This is not the first threat of life that has taken place over the history of the world and it won’t be the last. Where we put our perspective is key to erasing the fears of threats. I was reading in I Samuel a passage that can help with the present fear. It’s a story of a different threat, but the same outcome of people that recognized the threat. It was a confrontation between the Israelites and the Philistines.

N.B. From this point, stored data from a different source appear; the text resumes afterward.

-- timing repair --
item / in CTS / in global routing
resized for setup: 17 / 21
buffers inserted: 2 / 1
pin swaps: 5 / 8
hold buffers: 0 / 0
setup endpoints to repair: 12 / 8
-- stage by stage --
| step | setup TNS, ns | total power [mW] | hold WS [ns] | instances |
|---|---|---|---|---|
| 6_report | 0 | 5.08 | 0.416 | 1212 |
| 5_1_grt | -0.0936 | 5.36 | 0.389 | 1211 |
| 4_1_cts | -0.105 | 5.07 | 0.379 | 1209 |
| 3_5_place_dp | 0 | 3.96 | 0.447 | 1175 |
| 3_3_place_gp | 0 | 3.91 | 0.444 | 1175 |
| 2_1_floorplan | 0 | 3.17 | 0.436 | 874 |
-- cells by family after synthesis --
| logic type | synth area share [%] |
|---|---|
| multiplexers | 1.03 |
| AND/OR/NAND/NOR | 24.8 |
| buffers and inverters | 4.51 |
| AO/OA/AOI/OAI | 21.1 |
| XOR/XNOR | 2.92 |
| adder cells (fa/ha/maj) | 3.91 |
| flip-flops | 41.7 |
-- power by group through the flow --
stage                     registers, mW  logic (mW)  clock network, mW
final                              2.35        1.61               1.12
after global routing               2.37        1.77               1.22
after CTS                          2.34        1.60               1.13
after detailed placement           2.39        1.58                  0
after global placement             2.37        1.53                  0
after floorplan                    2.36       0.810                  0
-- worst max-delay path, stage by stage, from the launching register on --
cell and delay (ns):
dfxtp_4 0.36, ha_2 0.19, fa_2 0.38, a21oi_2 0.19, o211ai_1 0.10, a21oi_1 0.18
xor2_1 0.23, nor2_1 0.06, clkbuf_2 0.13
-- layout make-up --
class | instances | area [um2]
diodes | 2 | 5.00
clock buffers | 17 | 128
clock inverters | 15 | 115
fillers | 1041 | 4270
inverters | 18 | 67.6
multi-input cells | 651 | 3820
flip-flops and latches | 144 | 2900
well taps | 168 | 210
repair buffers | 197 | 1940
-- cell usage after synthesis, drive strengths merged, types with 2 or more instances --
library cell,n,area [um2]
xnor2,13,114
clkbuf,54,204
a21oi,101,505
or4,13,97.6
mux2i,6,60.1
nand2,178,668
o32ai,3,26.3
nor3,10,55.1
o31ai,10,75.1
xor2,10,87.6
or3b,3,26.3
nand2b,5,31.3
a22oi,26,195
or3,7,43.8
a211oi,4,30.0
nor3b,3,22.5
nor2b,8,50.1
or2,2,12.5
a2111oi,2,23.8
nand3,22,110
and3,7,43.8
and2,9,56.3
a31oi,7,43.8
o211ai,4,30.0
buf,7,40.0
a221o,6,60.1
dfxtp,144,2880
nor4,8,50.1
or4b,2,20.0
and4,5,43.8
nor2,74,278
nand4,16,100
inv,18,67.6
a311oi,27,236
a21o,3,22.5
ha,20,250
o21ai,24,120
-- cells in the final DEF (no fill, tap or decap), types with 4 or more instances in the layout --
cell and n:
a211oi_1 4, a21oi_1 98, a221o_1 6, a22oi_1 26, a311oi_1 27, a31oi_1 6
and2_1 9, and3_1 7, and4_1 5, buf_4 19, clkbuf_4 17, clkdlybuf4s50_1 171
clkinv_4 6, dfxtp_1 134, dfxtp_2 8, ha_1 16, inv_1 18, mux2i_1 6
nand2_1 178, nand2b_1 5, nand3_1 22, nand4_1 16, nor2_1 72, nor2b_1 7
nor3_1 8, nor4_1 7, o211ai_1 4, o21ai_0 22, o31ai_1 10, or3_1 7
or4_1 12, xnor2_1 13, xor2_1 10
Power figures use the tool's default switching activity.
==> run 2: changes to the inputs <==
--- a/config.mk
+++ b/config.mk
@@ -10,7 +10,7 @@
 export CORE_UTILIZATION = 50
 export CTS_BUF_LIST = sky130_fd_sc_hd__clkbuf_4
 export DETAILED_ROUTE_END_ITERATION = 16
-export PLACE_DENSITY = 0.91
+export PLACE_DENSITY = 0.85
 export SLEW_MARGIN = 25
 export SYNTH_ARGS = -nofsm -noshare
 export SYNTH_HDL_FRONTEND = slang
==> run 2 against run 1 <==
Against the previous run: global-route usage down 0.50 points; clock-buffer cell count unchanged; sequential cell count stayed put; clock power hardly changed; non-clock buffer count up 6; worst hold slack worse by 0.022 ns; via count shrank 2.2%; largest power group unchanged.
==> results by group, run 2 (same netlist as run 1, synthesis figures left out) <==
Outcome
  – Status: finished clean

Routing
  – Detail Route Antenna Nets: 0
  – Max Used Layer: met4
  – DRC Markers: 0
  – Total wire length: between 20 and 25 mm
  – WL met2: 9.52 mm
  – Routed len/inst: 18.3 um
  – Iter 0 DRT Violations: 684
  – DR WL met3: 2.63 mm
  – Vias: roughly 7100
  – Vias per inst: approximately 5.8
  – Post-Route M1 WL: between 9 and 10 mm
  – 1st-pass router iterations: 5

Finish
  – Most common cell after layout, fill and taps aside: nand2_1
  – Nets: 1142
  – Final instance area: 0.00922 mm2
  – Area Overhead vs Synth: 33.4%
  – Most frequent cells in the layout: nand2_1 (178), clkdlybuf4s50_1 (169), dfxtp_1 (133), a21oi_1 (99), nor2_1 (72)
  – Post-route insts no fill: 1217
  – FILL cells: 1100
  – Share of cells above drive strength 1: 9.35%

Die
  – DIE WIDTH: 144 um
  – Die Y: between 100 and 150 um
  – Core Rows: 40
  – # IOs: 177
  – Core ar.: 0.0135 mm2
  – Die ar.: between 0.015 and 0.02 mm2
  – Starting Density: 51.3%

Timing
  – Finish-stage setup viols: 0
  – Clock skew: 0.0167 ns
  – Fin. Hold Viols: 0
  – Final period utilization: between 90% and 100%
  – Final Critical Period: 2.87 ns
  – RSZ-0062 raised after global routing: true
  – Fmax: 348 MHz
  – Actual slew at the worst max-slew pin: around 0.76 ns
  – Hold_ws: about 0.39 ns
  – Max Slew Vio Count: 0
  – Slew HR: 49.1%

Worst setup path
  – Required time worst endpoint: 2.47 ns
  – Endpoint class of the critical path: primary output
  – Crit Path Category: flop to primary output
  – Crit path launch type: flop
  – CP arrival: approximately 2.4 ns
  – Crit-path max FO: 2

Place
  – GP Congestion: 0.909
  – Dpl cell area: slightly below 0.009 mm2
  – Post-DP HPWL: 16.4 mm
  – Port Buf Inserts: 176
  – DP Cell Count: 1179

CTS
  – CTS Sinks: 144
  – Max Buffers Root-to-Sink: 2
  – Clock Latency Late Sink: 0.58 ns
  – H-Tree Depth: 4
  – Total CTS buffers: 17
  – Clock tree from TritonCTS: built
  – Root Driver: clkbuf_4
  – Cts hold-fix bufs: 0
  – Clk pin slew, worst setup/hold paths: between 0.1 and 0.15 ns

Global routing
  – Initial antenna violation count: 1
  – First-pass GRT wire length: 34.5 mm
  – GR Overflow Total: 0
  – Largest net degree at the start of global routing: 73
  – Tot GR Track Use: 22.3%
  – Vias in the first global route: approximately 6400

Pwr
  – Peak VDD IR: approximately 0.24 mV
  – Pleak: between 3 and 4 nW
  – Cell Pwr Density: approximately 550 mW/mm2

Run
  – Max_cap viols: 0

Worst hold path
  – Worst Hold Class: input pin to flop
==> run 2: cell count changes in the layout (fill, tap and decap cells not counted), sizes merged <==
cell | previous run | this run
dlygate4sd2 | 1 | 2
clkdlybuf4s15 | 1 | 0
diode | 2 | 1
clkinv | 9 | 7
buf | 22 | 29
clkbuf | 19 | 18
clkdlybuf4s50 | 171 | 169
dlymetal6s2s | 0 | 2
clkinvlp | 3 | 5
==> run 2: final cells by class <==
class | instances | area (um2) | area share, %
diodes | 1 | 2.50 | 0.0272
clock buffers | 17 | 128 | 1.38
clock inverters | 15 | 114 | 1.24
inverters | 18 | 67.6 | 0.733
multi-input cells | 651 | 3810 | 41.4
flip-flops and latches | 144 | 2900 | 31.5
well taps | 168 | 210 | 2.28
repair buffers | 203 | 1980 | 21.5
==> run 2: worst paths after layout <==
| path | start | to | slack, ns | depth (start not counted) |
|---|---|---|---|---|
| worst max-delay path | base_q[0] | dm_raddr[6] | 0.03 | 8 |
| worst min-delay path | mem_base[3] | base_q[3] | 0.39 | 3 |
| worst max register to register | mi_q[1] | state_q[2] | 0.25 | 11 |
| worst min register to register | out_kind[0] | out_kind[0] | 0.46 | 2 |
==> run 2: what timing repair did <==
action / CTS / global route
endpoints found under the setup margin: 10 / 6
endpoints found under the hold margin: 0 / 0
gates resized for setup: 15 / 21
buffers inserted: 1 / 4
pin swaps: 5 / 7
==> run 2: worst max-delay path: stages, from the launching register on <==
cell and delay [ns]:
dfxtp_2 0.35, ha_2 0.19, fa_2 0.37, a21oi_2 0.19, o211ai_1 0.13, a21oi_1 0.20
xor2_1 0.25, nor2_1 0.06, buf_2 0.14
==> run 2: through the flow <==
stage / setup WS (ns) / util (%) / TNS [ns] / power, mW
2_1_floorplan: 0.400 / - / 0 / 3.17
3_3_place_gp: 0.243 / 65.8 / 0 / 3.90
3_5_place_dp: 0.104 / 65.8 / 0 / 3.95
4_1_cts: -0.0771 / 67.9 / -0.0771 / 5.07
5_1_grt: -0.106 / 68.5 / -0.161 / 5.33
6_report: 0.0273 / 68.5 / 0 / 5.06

“While he was speaking with them, suddenly the champion named Goliath, the Philistine from Gath, came forward from the Philistine battle line and shouted his usual words, which David heard. When all the Israelite men saw Goliath, they retreated from him terrified.” I Samuel 17:23-24. The Israelites were threatened by death from Goliath, a giant that stood 9 feet, 9 inches tall and he was threatening their freedom and their lives. Their response was to run away terrified because they focused on his being able to overpower them and kill them. Whenever we put our perspective on Goliath or the corona virus, the result will be the same. Terrified. Fear. Running from the threat.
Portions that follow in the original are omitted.